The data explosion driving data warehouse equipment purchases in the last few years has just begun. Equipment proliferation already pressurizes data center energy requirements. Fortunately, a column-based analytics server can help companies with both kinds of green - the environment and money - by offering enormous energy and cost reductions while significantly boosting performance.
The Data Explosion Causes Energy Escalation
No one involved with analytics doubts that data is exploding. Web sites and operational systems already produce volumes. Now there are even more reasons to keep data around. New business models based on analytics are emerging. New business regulations plus several civil court actions resulting in huge damage settlements have focused efforts on unstructured data, starting with e-mail. Massive volumes of messages need to be archived and analyzed for everything from signs of potential legal issues to information for upcoming sales or service efforts. Using present methods, this analysis will require huge amounts of extra IT power.
Simultaneously, IT is facing increasing pressures to control the growth of its energy and carbon footprints. Data center electrical consumption has doubled in the last five years according to a study conducted for AMD by a Stanford University professor. Some studies estimate that information technology accounts for two percent of U.S. power usage. This power escalation causes five problems.
* Cost: Electricity can account for 15-20 percent of the data center cost. Kenneth Brill of the Uptime Institute reports that the average wattage required to cool hardware has grown from eight watts per hour for $1,000 of hardware in 2000, to 109 watts today. Price per kilowatt hour varies by region and by season, but in any case this is more than a 12-fold increase.
* Cooling: Equipment densities cause hot spots that can surpass 30 kilowatts per rack.
* Limited energy envelope: Every data center has a power ceiling that cannot be exceeded without expensive building improvements. Kilowatts have become the critical data center currency.
* Pollution: The manufacturing, use and disposal of most electronic equipment today worldwide depends on fossil fuels and the use of hazardous substances, releasing large amounts of pollutants, including carbon dioxide, a major contributor to global warming.

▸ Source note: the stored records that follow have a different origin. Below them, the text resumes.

**src/rtl/sprite_draw_sequencer_pkg.sv**
```systemverilog
// rtl/sprite_draw_sequencer_pkg.sv - shared constants, widths and state encoding for the sprite draw sequencer
package sprite_draw_sequencer_pkg;

    localparam int FB_WIDTH   = 320;
    localparam int FB_HEIGHT  = 240;
    localparam int SPRITE_DIM = 8;

    localparam int COORD_W = 17;
    localparam int IMG_W   = 8;

    // Last top-left address at which a whole 8x8 sprite still fits in the frame
    localparam logic [COORD_W-1:0] DEFAULT_MAX_COORD =
        COORD_W'((FB_HEIGHT - SPRITE_DIM) * FB_WIDTH + (FB_WIDTH - SPRITE_DIM));

    localparam logic [2:0] ST_IDLE  = 3'd0;
    localparam logic [2:0] ST_FETCH = 3'd1;
    localparam logic [2:0] ST_ISSUE = 3'd2;
    localparam logic [2:0] ST_ARM   = 3'd3;
    localparam logic [2:0] ST_WAIT  = 3'd4;
    localparam logic [2:0] ST_FIN   = 3'd5;

    typedef enum logic [2:0] {
        IDLE  = ST_IDLE,
        FETCH = ST_FETCH,
        ISSUE = ST_ISSUE,
        ARM   = ST_ARM,
        WAIT  = ST_WAIT,
        FIN   = ST_FIN
    } state_t;

endpackage

```
**src/rtl/sprite_draw_sequencer_if.sv**
```systemverilog
// rtl/sprite_draw_sequencer_if.sv - start/coord/img_sel/done handshake between sequencer and sprite drawer
interface sprite_draw_sequencer_if;
    import sprite_draw_sequencer_pkg::*;

    logic               draw_start;
    logic [COORD_W-1:0] draw_coord;
    logic [IMG_W-1:0]   draw_img;
    logic               draw_done;

    modport master (output draw_start, draw_coord, draw_img, input draw_done);
    modport slave  (input draw_start, draw_coord, draw_img, output draw_done);

endinterface

```
**src/rtl/sprite_draw_sequencer_sprite_table.sv**
```systemverilog
// rtl/sprite_draw_sequencer_sprite_table.sv - register-based sprite table with one write port and a registered read
module sprite_table
    import sprite_draw_sequencer_pkg::*;
#(
    parameter int DEPTH = 16
) (
    input  logic                     clk,
    input  logic                     rst_n,
    input  logic                     we,
    input  logic [$clog2(DEPTH)-1:0] wr_addr,
    input  logic [COORD_W-1:0]       wr_coord,
    input  logic [IMG_W-1:0]         wr_img,
    input  logic                     wr_valid,
    input  logic                     rd_en,
    input  logic [$clog2(DEPTH)-1:0] rd_addr,
    output logic                     rd_valid,
    output logic [COORD_W-1:0]       rd_coord,
    output logic [IMG_W-1:0]         rd_img
);

    logic [DEPTH-1:0]   valid_q;
    logic [COORD_W-1:0] coord_q [DEPTH];
    logic [IMG_W-1:0]   img_q   [DEPTH];

    always_ff @(posedge clk or negedge rst_n) begin
        if (!rst_n) begin
            valid_q <= '0;
        end else if (we) begin
            valid_q[wr_addr] <= wr_valid;
        end
    end

    // Payload is meaningless while the valid bit is clear, so it carries no reset
    always_ff @(posedge clk) begin
        if (we) begin
            coord_q[wr_addr] <= wr_coord;
            img_q[wr_addr]   <= wr_img;
        end
    end

    always_ff @(posedge clk or negedge rst_n) begin
        if (!rst_n) begin
            rd_valid <= 1'b0;
            rd_coord <= '0;
            rd_img   <= '0;
        end else if (rd_en) begin
            rd_valid <= valid_q[rd_addr];
            rd_coord <= coord_q[rd_addr];
            rd_img   <= img_q[rd_addr];
        end
    end

endmodule

```
**src/rtl/sprite_draw_sequencer.sv**
```systemverilog
// rtl/sprite_draw_sequencer.sv - walks the sprite table once per frame, issuing one drawer command per enabled entry
// Optional off-screen clipping and skip counter: define SPRITE_SEQ_CLIP_EN.
module sprite_draw_sequencer
    import sprite_draw_sequencer_pkg::*;
#(
    parameter int NUM_SPRITES = 16
`ifdef SPRITE_SEQ_CLIP_EN
   ,parameter logic [COORD_W-1:0] MAX_COORD = DEFAULT_MAX_COORD
`endif
) (
    input  logic                           clk,
    input  logic                           rst_n,
    input  logic                           frame_start,
    input  logic                           tbl_we,
    input  logic [$clog2(NUM_SPRITES)-1:0] tbl_addr,
    input  logic [COORD_W-1:0]             tbl_coord,
    input  logic [IMG_W-1:0]               tbl_img,
    input  logic                           tbl_valid,
    sprite_draw_sequencer_if.master        draw,
    output logic                           busy,
    output logic                           frame_done,
    output logic                           frame_overrun
`ifdef SPRITE_SEQ_CLIP_EN
   ,output logic [7:0]                     skip_count
`endif
);

    localparam int IDX_W = $clog2(NUM_SPRITES);
    localparam logic [IDX_W-1:0] LAST_IDX = IDX_W'(NUM_SPRITES - 1);

    state_t             state, state_n;
    logic [IDX_W-1:0]   idx, idx_n;
    logic               fetch, clipped, draw_ok, last;
    logic               hold_valid;
    logic [COORD_W-1:0] hold_coord;
    logic [IMG_W-1:0]   hold_img;
    logic               start_q, start_n;
    logic [COORD_W-1:0] coord_q, coord_n;
    logic [IMG_W-1:0]   img_q, img_n;
    logic               busy_n, done_n, overrun_n;

    sprite_table #(.DEPTH(NUM_SPRITES)) u_table (
        .clk      (clk),
        .rst_n    (rst_n),
        .we       (tbl_we),
        .wr_addr  (tbl_addr),
        .wr_coord (tbl_coord),
        .wr_img   (tbl_img),
        .wr_valid (tbl_valid),
        .rd_en    (fetch),
        .rd_addr  (idx),
        .rd_valid (hold_valid),
        .rd_coord (hold_coord),
        .rd_img   (hold_img)
    );

`ifdef SPRITE_SEQ_CLIP_EN
    logic [7:0] skip_q;

    assign clipped = hold_valid && (hold_coord > MAX_COORD);

    always_ff @(posedge clk or negedge rst_n) begin
        if (!rst_n) begin
            skip_q <= '0;
        end else if (state == IDLE && frame_start) begin
            skip_q <= '0;
        end else if (state == ISSUE && clipped && skip_q != 8'hFF) begin
            skip_q <= skip_q + 8'd1;
        end
    end

    assign skip_count = skip_q;
`else
    assign clipped = 1'b0;
`endif

    assign draw_ok = hold_valid && !clipped;
    assign last    = (idx == LAST_IDX);

    always_ff @(posedge clk or negedge rst_n) begin
        if (!rst_n) begin
            state         <= IDLE;
            idx           <= '0;
            start_q       <= 1'b0;
            coord_q       <= '0;
            img_q         <= '0;
            busy          <= 1'b0;
            frame_done    <= 1'b0;
            frame_overrun <= 1'b0;
        end else begin
            state         <= state_n;
            idx           <= idx_n;
            start_q       <= start_n;
            coord_q       <= coord_n;
            img_q         <= img_n;
            busy          <= busy_n;
            frame_done    <= done_n;
            frame_overrun <= overrun_n;
        end
    end

    always_comb begin
        state_n   = state;
        idx_n     = idx;
        fetch     = 1'b0;
        start_n   = 1'b0;
        coord_n   = coord_q;
        img_n     = img_q;
        overrun_n = frame_start && (state != IDLE);
        case (state)
            IDLE: begin
                if (frame_start) begin
                    idx_n   = '0;
                    state_n = FETCH;
                end
            end
            FETCH: begin
                fetch   = 1'b1;
                state_n = ISSUE;
            end
            ISSUE: begin
                if (draw_ok) begin
                    start_n = 1'b1;
                    coord_n = hold_coord;
                    img_n   = hold_img;
                    state_n = ARM;
                end else if (last) begin
                    state_n = FIN;
                end else begin
                    idx_n   = idx + 1'b1;
                    state_n = FETCH;
                end
            end
            // The drawer's done from the previous sprite is still high here
            ARM: state_n = WAIT;
            WAIT: begin
                if (draw.draw_done) begin
                    if (last) begin
                        state_n = FIN;
                    end else begin
                        idx_n   = idx + 1'b1;
                        state_n = FETCH;
                    end
                end
            end
            FIN:     state_n = IDLE;
            default: state_n = IDLE;
        endcase
        busy_n = (state_n != IDLE) && (state_n != FIN);
        done_n = (state_n == FIN);
    end

    assign draw.draw_start = start_q;
    assign draw.draw_coord = coord_q;
    assign draw.draw_img   = img_q;

endmodule

```
**src/flat_wrapper.sv**
```systemverilog
// flat-port wrapper written by rule: the top's interface ports become plain ports
module sprite_draw_sequencer_flat import sprite_draw_sequencer_pkg::*;
#(
    parameter int NUM_SPRITES = 16

)
  (clk, rst_n, frame_start, tbl_we, tbl_addr, tbl_coord, tbl_img, tbl_valid, busy, frame_done, frame_overrun, draw_draw_start, draw_draw_coord, draw_draw_img, draw_draw_done);
  sprite_draw_sequencer_if draw_i ();
  input  logic clk;
  input  logic rst_n;
  input  logic frame_start;
  input  logic tbl_we;
  input  logic [$clog2(NUM_SPRITES)-1:0] tbl_addr;
  input  logic [COORD_W-1:0] tbl_coord;
  input  logic [IMG_W-1:0] tbl_img;
  input  logic tbl_valid;
  output logic busy;
  output logic frame_done;
  output logic frame_overrun;
  output wire logic [$bits(draw_i.draw_start)-1:0] draw_draw_start;
  output wire logic [$bits(draw_i.draw_coord)-1:0] draw_draw_coord;
  output wire logic [$bits(draw_i.draw_img)-1:0] draw_draw_img;
  input wire logic [$bits(draw_i.draw_done)-1:0] draw_draw_done;
  assign draw_draw_start = draw_i.draw_start;
  assign draw_draw_coord = draw_i.draw_coord;
  assign draw_draw_img = draw_i.draw_img;
  assign draw_i.draw_done = draw_draw_done;
  sprite_draw_sequencer #(.NUM_SPRITES(NUM_SPRITES)) u_core (.clk(clk), .rst_n(rst_n), .frame_start(frame_start), .tbl_we(tbl_we), .tbl_addr(tbl_addr), .tbl_coord(tbl_coord), .tbl_img(tbl_img), .tbl_valid(tbl_valid), .draw(draw_i), .busy(busy), .frame_done(frame_done), .frame_overrun(frame_overrun));
endmodule
```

* System availability: Sunguard reports that 26 percent of the IT business continuity disasters it responded to in 2006 were power related.
Harnessing new technology to tackle the problem
Fortunately, new technologies promise to help the energy crisis. Efficient hardware and a well-architected IT infrastructure play a strong role in reducing energy costs. Virtualization is widely discussed - and increasingly being applied - to increase hardware utilization, getting more from the boxes already on the data center floor. The good news is that virtualization could increase disk utilization from about 15 to 20 percent up to 80 percent.

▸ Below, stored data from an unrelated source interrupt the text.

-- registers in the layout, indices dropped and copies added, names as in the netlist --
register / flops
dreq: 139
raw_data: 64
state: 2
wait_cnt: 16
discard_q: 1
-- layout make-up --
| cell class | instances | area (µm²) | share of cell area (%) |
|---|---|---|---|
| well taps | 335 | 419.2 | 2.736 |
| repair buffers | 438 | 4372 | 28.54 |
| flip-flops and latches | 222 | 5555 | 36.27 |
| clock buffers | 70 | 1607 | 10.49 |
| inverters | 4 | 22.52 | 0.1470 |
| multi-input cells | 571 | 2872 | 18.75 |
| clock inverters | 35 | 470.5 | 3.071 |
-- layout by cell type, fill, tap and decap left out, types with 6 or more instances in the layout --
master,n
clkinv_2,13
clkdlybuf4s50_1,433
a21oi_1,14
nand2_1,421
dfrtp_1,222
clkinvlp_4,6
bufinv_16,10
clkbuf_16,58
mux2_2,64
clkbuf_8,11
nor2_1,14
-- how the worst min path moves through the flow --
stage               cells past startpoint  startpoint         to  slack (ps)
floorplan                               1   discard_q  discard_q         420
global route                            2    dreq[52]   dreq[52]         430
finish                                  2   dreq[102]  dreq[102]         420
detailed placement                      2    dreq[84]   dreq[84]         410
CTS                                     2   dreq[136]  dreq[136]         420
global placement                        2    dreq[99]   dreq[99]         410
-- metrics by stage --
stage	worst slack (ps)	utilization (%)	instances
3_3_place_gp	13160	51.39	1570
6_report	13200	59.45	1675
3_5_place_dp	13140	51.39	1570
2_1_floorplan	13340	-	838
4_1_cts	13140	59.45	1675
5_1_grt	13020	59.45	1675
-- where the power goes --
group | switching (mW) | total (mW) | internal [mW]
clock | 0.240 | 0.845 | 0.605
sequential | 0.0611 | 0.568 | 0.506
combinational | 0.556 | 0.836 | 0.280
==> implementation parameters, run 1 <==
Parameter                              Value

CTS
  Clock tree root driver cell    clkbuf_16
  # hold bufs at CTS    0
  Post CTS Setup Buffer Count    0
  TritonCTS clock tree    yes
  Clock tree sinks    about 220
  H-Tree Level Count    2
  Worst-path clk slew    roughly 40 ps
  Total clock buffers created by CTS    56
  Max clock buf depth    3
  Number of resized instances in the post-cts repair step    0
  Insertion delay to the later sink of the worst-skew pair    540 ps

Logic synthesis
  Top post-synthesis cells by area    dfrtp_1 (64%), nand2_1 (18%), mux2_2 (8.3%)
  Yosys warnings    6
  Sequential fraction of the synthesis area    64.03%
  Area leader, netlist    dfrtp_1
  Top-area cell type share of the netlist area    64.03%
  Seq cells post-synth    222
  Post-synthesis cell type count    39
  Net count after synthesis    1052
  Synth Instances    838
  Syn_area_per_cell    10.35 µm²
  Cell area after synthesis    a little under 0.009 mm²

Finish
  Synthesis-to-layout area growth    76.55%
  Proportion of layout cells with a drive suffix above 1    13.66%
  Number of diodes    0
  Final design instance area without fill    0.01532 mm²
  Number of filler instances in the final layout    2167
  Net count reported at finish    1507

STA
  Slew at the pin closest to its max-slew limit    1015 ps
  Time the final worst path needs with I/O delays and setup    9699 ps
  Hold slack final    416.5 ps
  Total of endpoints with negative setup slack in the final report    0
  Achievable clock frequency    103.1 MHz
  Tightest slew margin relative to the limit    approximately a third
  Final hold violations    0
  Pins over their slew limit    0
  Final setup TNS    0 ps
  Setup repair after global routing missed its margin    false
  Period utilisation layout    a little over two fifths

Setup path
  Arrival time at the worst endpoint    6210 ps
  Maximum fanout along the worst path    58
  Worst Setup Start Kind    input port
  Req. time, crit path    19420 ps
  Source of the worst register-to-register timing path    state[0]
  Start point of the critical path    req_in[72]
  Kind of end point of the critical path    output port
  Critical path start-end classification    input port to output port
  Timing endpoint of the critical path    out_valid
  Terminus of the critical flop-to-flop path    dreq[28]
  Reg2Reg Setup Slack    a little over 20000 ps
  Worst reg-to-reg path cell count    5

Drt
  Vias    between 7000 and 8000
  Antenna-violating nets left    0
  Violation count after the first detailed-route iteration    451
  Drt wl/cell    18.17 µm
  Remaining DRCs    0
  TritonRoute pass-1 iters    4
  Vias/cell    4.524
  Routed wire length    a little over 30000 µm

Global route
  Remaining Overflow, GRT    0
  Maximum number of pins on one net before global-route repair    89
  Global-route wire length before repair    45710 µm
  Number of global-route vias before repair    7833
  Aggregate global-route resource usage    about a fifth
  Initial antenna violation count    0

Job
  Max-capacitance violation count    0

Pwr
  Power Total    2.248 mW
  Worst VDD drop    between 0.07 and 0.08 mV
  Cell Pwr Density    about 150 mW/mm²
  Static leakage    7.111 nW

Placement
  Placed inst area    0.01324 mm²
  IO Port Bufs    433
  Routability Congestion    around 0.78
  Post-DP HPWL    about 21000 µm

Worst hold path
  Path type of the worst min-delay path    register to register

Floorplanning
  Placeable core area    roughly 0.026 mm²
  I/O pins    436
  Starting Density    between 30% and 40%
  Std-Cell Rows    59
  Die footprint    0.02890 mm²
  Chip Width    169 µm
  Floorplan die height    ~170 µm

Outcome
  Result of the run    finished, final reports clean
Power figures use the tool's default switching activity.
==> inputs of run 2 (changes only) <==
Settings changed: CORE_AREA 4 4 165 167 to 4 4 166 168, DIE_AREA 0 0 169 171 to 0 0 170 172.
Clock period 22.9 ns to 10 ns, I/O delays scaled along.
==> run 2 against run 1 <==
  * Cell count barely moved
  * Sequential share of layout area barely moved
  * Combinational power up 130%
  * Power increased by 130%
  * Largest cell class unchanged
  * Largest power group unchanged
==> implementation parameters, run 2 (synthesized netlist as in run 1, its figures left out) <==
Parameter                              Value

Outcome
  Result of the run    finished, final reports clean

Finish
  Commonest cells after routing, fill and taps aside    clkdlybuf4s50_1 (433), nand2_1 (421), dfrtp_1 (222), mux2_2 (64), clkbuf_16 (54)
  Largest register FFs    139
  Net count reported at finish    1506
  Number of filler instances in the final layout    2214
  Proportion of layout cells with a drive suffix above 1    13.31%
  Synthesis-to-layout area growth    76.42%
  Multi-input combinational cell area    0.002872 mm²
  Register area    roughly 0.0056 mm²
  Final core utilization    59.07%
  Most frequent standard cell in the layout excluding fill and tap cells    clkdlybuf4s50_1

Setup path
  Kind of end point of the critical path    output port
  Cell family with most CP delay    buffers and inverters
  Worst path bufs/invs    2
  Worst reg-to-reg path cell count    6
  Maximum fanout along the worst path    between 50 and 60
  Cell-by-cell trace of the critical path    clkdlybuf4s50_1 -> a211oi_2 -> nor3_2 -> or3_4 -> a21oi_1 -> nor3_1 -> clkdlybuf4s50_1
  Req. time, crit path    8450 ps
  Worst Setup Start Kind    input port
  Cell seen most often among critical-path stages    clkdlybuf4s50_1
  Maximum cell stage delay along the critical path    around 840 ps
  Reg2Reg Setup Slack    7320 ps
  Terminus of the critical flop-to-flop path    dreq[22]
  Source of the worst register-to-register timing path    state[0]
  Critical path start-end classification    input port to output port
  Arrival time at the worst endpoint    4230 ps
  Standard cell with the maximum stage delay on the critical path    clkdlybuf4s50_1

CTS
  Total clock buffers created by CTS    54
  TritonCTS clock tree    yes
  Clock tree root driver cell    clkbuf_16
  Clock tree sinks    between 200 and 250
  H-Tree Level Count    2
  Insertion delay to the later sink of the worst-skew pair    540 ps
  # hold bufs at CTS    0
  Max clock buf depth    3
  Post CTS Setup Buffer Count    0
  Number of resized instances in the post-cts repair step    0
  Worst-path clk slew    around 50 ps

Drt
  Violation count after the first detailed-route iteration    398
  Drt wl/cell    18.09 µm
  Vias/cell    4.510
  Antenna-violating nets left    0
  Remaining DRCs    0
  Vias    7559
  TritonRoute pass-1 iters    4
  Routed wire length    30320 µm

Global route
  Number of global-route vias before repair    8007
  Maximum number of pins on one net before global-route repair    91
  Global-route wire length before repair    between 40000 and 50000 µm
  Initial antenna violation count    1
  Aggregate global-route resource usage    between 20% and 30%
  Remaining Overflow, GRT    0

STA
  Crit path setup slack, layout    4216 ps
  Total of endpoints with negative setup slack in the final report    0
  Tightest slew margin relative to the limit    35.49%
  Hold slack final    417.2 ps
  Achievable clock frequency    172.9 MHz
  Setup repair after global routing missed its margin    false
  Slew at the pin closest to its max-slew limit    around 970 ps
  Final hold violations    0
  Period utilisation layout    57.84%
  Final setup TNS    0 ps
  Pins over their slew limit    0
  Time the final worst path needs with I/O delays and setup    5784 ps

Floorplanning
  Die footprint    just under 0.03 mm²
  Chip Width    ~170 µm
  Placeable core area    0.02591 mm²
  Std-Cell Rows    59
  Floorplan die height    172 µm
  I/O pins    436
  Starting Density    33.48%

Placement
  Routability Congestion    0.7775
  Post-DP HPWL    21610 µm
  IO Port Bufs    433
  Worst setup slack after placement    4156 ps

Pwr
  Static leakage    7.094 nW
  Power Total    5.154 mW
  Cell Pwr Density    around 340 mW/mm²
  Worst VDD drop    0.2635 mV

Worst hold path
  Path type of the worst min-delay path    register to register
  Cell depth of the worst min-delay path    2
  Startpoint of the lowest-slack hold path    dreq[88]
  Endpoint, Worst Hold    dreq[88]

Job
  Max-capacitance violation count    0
### src/rtl/gray_step_decoder.sv
// Gray count bus receiver: decodes, classifies steps, tracks position.
// GRAY_STEP_SYNC_EN adds a 2-flop synchronizer ahead of the capture register.
module gray_step_decoder
  import gray_step_pkg::*;
#(
  parameter int unsigned WIDTH = GS_WIDTH,
  parameter int unsigned POS_W = GS_POS_W
) (
  input  logic             clk,
  input  logic             reset,
  input  logic [WIDTH-1:0] gray_in,
  input  logic             err_clr,
  output logic [WIDTH-1:0] bin_out,
  output logic             step_valid,
  output logic             step_dir,
  output logic [POS_W-1:0] pos,
  output logic             wrap,
  output logic             err
);

  localparam logic [WIDTH-1:0] D_UP = WIDTH'(DELTA_UP);
  localparam logic [WIDTH-1:0] D_DN = WIDTH'(DELTA_DN);

  logic [WIDTH-1:0] gray_src;

`ifdef GRAY_STEP_SYNC_EN
  localparam int unsigned VLD_N = 3;

  gray_step_sync #(
    .WIDTH(WIDTH)
  ) u_sync (
    .clk  (clk),
    .rst_n(reset),
    .d_i  (gray_in),
    .q_o  (gray_src)
  );
`else
  localparam int unsigned VLD_N = 1;

  assign gray_src = gray_in;
`endif

  logic [WIDTH-1:0] gray_q;
  logic [VLD_N-1:0] vld_q;
  gs_state_e        state_q;
  logic [WIDTH-1:0] b_new;
  logic [WIDTH-1:0] delta;
  logic             cap_vld;

  // Capture register plus a fill marker so reset zeros are never mistaken for a sample.
  always_ff @(posedge clk or negedge reset) begin
    if (!reset) begin
      gray_q <= '0;
      vld_q  <= '0;
    end else begin
      gray_q <= gray_src;
      vld_q  <= VLD_N'({vld_q, 1'b1});
    end
  end

  assign cap_vld = vld_q[VLD_N-1];
  assign b_new   = WIDTH'(gray2bin(GS_MAX_W'(gray_q)));
  assign delta   = b_new - bin_out;

  // Tracker FSM; bin_out doubles as the previous accepted binary sample.
  always_ff @(posedge clk or negedge reset) begin
    if (!reset) begin
      state_q    <= SEED;
      bin_out    <= '0;
      step_valid <= 1'b0;
      step_dir   <= 1'b1;
      pos        <= '0;
      wrap       <= 1'b0;
      err        <= 1'b0;
    end else begin
      step_valid <= 1'b0;
      wrap       <= 1'b0;
      if (err_clr) begin
        err     <= 1'b0;
        state_q <= SEED;
      end else if (cap_vld) begin
        case (state_q)
          SEED: begin
            bin_out <= b_new;
            state_q <= TRACK;
          end
          TRACK: begin
            if (delta == D_UP) begin
              step_valid <= 1'b1;
              step_dir   <= 1'b1;
              pos        <= pos + POS_W'(1);
              wrap       <= (pos == {POS_W{1'b1}});
              bin_out    <= b_new;
            end else if (delta == D_DN) begin
              step_valid <= 1'b1;
              step_dir   <= 1'b0;
              pos        <= pos - POS_W'(1);
              wrap       <= (pos == '0);
              bin_out    <= b_new;
            end else if (delta != '0) begin
              err     <= 1'b1;
              bin_out <= b_new;
              state_q <= FAULT;
            end
          end
          FAULT: begin
            bin_out <= b_new;
          end
          default: begin
            state_q <= SEED;
          end
        endcase
      end
    end
  end

endmodule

When it comes to data warehouses, however, an optimal "green" strategy shouldn’t stop with efficient hardware and virtualization. In fact, power savings should start with data management software considerations. Virtualization tries to sop up a problem that doesn’t have to exist. Using general-purpose, row-based DBMS that were never designed for analytics causes significant hardware bloat. The inefficiencies of these row-based systems add to IT’s power management problems in two ways. First, general purpose databases double and in some cases triple raw data with indices and management overhead requiring extra storage. Second, since they aren’t built for analytics, they are slow. This often leads to “throwing more hardware” at the problem.

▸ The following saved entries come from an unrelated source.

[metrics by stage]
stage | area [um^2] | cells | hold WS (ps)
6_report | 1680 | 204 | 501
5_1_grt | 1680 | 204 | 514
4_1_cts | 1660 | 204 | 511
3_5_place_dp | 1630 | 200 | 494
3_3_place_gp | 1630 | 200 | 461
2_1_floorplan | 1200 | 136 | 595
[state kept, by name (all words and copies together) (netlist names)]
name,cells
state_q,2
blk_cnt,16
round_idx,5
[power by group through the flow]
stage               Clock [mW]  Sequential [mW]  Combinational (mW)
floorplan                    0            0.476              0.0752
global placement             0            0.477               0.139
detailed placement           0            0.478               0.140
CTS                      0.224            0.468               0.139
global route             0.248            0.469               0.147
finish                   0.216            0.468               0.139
$ cat src/rtl/opb_reorder_pkg.sv
// Shared helpers for the operand-B reorder unit: digit-permutation source index and clog2.
// Default geometry localparams match the 8-bit / 2-bit-leaf configuration.
package opb_reorder_pkg;

    function automatic int unsigned opb_clog2(input int unsigned value);
        int unsigned result;
        int unsigned span;
        result = 0;
        span   = 1;
        while (span < value) begin
            span   = span << 1;
            result = result + 1;
        end
        return result;
    endfunction

    localparam int unsigned DEF_PRECISION   = 8;
    localparam int unsigned DEF_L_PRECISION = 2;
    localparam int unsigned DEF_N           = DEF_PRECISION / DEF_L_PRECISION;
    localparam int unsigned DEF_NUM_LEVELS  = opb_clog2(DEF_N);

    // Source digit for destination digit dst after one level on an n x n grid.
    // Sub-blocks are contiguous runs of s*s digits, each laid out row-major.
    function automatic int unsigned src_index(input int unsigned n, input int unsigned level,
                                              input bit transpose, input int unsigned dst);
        int unsigned s, h, blk, loc, q, p, qr, qc, pr, pc;
        s = n >> level;
        if (s < 2) return dst;
        h   = s / 2;
        blk = dst / (s * s);
        loc = dst % (s * s);
        q   = loc / (h * h);
        p   = loc % (h * h);
        if (transpose) begin
            qr = q & 1;
            qc = q >> 1;
            pc = p / h;
            pr = p % h;
        end else begin
            qr = q >> 1;
            qc = q & 1;
            pr = p / h;
            pc = p % h;
        end
        return blk * s * s + (qr * h + pr) * s + qc * h + pc;
    endfunction

endpackage

$ cat src/rtl/opb_reorder_stage.sv
// One decomposition level: mode-conditional digit permutation into a valid/data/mode register.
// Reset is synchronous and active-low.
module opb_reorder_stage
    import opb_reorder_pkg::*;
#(
    parameter int unsigned N           = 4,
    parameter int unsigned L_PRECISION = 2,
    parameter int unsigned MODE_W      = 2,
    parameter int unsigned LEVEL       = 0,
    parameter bit          TRANSPOSE   = 1'b0,
    localparam int unsigned DW         = N * N * L_PRECISION
) (
    input  logic              clk_i,
    input  logic              rst_ni,
    input  logic              valid_i,
    input  logic [MODE_W-1:0] mode_i,
    input  logic [DW-1:0]     data_i,
    input  logic              ready_i,
    output logic              valid_o,
    output logic [MODE_W-1:0] mode_o,
    output logic [DW-1:0]     data_o
);

    logic [DW-1:0]     perm;
    logic [DW-1:0]     data_d;
    logic              advance;
    logic              valid_q;
    logic [MODE_W-1:0] mode_q;
    logic [DW-1:0]     data_q;

    for (genvar d = 0; d < N * N; d++) begin : g_perm
        localparam int unsigned Src = src_index(N, LEVEL, TRANSPOSE, d);
        assign perm[d*L_PRECISION +: L_PRECISION] = data_i[Src*L_PRECISION +: L_PRECISION];
    end

    always_comb begin
        data_d  = data_i;
        if (32'(mode_i) > LEVEL) data_d = perm;
        advance = ~valid_q | ready_i;
    end

    always_ff @(posedge clk_i) begin
        if (!rst_ni) begin
            valid_q <= 1'b0;
            mode_q  <= '0;
            data_q  <= '0;
        end else if (advance) begin
            valid_q <= valid_i;
            if (valid_i) begin
                mode_q <= mode_i;
                data_q <= data_d;
            end
        end
    end

    assign valid_o = valid_q;
    assign mode_o  = mode_q;
    assign data_o  = data_q;

endmodule
===== config.mk =====
export PLATFORM = sky130hd
export DESIGN_NAME = decl_stage_fifo
export DESIGN_NICKNAME = d
export VERILOG_FILES = /design/src/rtl/decl_stage_pkg.sv /design/src/rtl/decl_stage_ram.sv /design/src/rtl/decl_stage_fifo.sv
export SDC_FILE = /design/constraint.sdc
export NUM_CORES = 1
export LEC_CHECK = 0
export CORE_ASPECT_RATIO = 0.5
export CORE_MARGIN = 4
export CORE_UTILIZATION = 40
export CTS_BUF_LIST = sky130_fd_sc_hd__clkbuf_4 sky130_fd_sc_hd__clkbuf_8
export CTS_CLUSTER_SIZE = 8
export DETAILED_ROUTE_END_ITERATION = 12
export GPL_TIMING_DRIVEN = 0
export PLACE_DENSITY = 0.72
export SLEW_MARGIN = 30
export SYNTH_ARGS = -nofsm -noshare
export SYNTH_HDL_FRONTEND = slang
export SYNTH_HIERARCHICAL = 1
export SYNTH_SLANG_ARGS = --single-unit

===== constraint.sdc =====
create_clock -name clk -period 5.4 [get_ports clk]
set_input_delay 1.08 -clock clk [delete_from_list [all_inputs] [get_ports clk]]
set_output_delay 1.08 -clock clk [all_outputs]
set_load 0.005 [all_outputs]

Column-based analytics servers save energy and boost performance
As an alternative to the inefficient row-based DBMS, a column-based analytics server provides cost and energy advantages similar to virtualization on the server side while dramatically accelerating performance. The Sybase IQ analytics server, the first and most notable system of this type, yields up to 100-times performance improvements with up to 85 percent compression of the raw data in large analytic applications, resulting in far lower hardware requirements and a decrease in CO2 emissions by as much as 90 percent. These results were recently demonstrated in an independently audited study on an unprecedented one petabyte of raw data - the world’s largest data warehouse.
Once forward-looking companies realize the advantages of a purpose-built analytics server, they start to convert many kinds of intelligence applications to this type of system. The most typical use is in applications such as analytics-as-a-service and advanced analytics (such as risk analysis, click stream analysis, or fraud detection) requiring instant answers on large amounts of data. Often these applications also must serve many complex, ad hoc queries from hundreds of concurrent users. On-demand analytics where applications such as stock trading software or manufacturing software call the analytics system for instant answers are also an excellent match.
A column-based analytics server may be architecturally different from a row-based DBMS, but from a management perspective, it's business as usual. They typically use mainstream front-end access tools, and standard ETL, standard servers and storage. And a column-based analytics server is much easier to maintain and requires less tuning than traditional DBMS.
The bottom line, therefore, is that a column-based analytics server has the potential to help companies with large data warehouses and complex analysis needs - a group that is growing daily due to mission-critical applications and the legal pressure on archiving and analyzing email and other unstructured data - control the growth of their IT energy consumption while providing unbeatable performance.